Once you have changed the EZO boards to i2C you can now plug everything into the arduino and upload the code into your arduino. Plug the EZO boards into the mini tentacle shield and then plug that shield into the arduino. You’ll notice that the EZO boards make it impossible to plug the LCD screen directly on top – as the EZO circuits make the shield too tall – so you should use stackable headers to extend the connections so that you can plug the LCD screen on top without any problems. Make sure you download and install the U8glib library in your arduino IDE before uploading the code.

As with the previous code you’ll notice there are variables called PH_PARAM_A, PH_PARAM_B and EC_PARAM_A within the beginning of the code that you should change in order to calibrate your probes. Follow the instructions about calibration I gave in the previous post in order to figure this out. Using the calibration solutions that come with your kits you’ll be able to perform this calibration procedure. Whenever you want to calibrate your probes you should reset these variables to their original values, reupload the code and retake measurements.

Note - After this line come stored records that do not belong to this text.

From an optimization exercise on the open Yosys and OpenROAD flow, aimed at small area, a short achievable clock period and few clock cycles per item; shortcuts taken in it are not production practice.
Where RTL was checked, it was by simulation tests only, not by an equivalence proof against the original.

## FFT
module FFT(clk, rst_n, in_valid, din_r, din_i, out_valid, dout_r, dout_i);
Settings: LEC_CHECK=0, CAP_MARGIN=0, CORE_MARGIN=2, CORE_UTILIZATION=40, PLACE_DENSITY=0.6, SLEW_MARGIN=0; clock period 12.0 ns.
standard.sh (not shown) runs the stock make flow with config.mk's settings and CLKGATE_MAP_FILE= SYNTH_SCRIPT=/design/flow/synth_recipe.tcl, a recipe that flattens the netlist after the stock synthesis.
==> flow/flow/run.sh <==
#!/bin/bash
set -euo pipefail
export SETUP_SLACK_MARGIN=8
bash standard.sh finish > flow_make.log 2>&1
Testbench counts at the start, summed over its fixed seeds: cycles 26,496, frames 384.
Background: an optimization exercise with open tools, aiming at small area. Do not read the settings as production practice. Function was checked by simulation only, so behaviour that the tests miss may differ from the original.

==> design.v <==
module converter(
    input clk,
    input rst,
    input [31:0] im,
    input iop,
    output [31:0] result,
    output [7:0] pc1,
    output [7:0] pc2,
    output [7:0] pc3,
    output [7:0] pc4,
    output [7:0] pn5,
    output [7:0] pn6,
    output [7:0] pn7,
    output [7:0] pn8
);
    reg [2:0] ph;        
    reg [26:0] rem;      
    reg [22:0] q;        
    assign result = {9'd0, q};
    function [6:0] pick(input first, input [2:0] p, input [31:0] x);
        begin
            if (first) pick = {3'b000, x[31:28]};
            else case (p)
                3'd1: pick = x[27:21];
                3'd2: pick = x[20:14];
                3'd3: pick = x[13:7];
                default: pick = x[6:0];
            endcase
        end
    endfunction
    wire [6:0] bits = pick(rst, ph, im);
    function [26:0] add(input [26:0] a, input [26:0] b);
        reg c;
        integer k;
        begin
            c = 1'b0;
            for (k = 0; k < 27; k = k + 1) begin
                add[k] = a[k] ^ b[k] ^ c;
                c = (a[k] & b[k]) | (c & (a[k] ^ b[k]));
            end
        end
    endfunction
    function [29:0] step4(input [26:0] r, input [1:0] m, input op);
        reg [2:0] d;
        reg [26:0] a;
        begin
            d = (r[26:23] >= 4'd3) + (r[26:23] >= 4'd6) + (r[26:23] >= 4'd9) + (r[26:23] >= 4'd12);
            a = (op ? 27'd100000 : 27'd62137) * m - 27'd100000000 * d;
            step4 = {d, add({r[24:0], 2'd0}, a)};
        end
    endfunction
    function [30:0] step8(input [26:0] r, input [2:0] m, input op);
        reg [3:0] d;
        reg [26:0] a;
        begin
            d = (r[26:22] >= 5'd3) + (r[26:22] >= 5'd6) + (r[26:22] >= 5'd9) + (r[26:22] >= 5'd12) + (r[26:22] >= 5'd15) + (r[26:22] >= 5'd18) + (r[26:22] >= 5'd21) + (r[26:22] >= 5'd24) + (r[26:22] >= 5'd27);
            a = (op ? 27'd100000 : 27'd62137) * m - 27'd100000000 * d;
            step8 = {d, add({r[23:0], 3'd0}, a)};
        end
    endfunction
    function [36:0] steps(input [26:0] r0, input [6:0] x, input op);
        reg [26:0] r;
        reg [3:0] d0;
        reg [2:0] d1;
        reg [2:0] d2;
        begin
            r = r0;
            {d0, r} = step8(r, x[6:4], op);
            {d1, r} = step4(r, x[3:2], op);
            {d2, r} = step4(r, x[1:0], op);
            steps = {d0, d1, d2, r};
        end
    endfunction
    wire [26:0] r;
    wire [3:0] d0;
    wire [2:0] d1;
    wire [2:0] d2;
    assign {d0, d1, d2, r} = steps(rst ? 27'd0 : rem, bits, iop);
    wire last = !rst && ph == 3'd4;
    wire corr = last && (iop ? (r >= 27'd100000000) : (r >= 27'd50000000));
    wire [7:0] s = ({5'd0, d0} << 4) + ({5'd0, d1} << 2) + ({5'd0, d2} << 0) + corr;
    function [15:0] inc(input [15:0] x, input c0);
        reg c;
        integer k;
        begin
            c = c0;
            for (k = 0; k < 16; k = k + 1) begin
                inc[k] = x[k] ^ c;
                c = c & x[k];
            end
        end
    endfunction
    wire [15:0] qhi = inc(q[15:0], s[7]);
    always @(posedge clk) begin
        if (rst) ph <= 3'd1;
        else if (ph != 3'd5) ph <= ph + 3'd1;
        rem <= r;
        if (ph != 3'd5) q <= {qhi, s[6:0]};
    end
    drawBits resultado(.v(q[13:0]), .s1(pc1), .s2(pc2), .s3(pc3), .s4(pc4));
    drawBits numero(.v(im[13:0]), .s1(pn5), .s2(pn6), .s3(pn7), .s4(pn8));
endmodule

Following this guide you will have a very robust sensor setup using very high quality probes. These probes are also coupled with a board that has no wire connections with the arduino, offering very high quality readings with very small amounts of noise. Additionally the LCD shield opens up the possibility to add more sensors to your station so that you can monitor, temperature, humidity, and carbon dioxide potentially from a single place.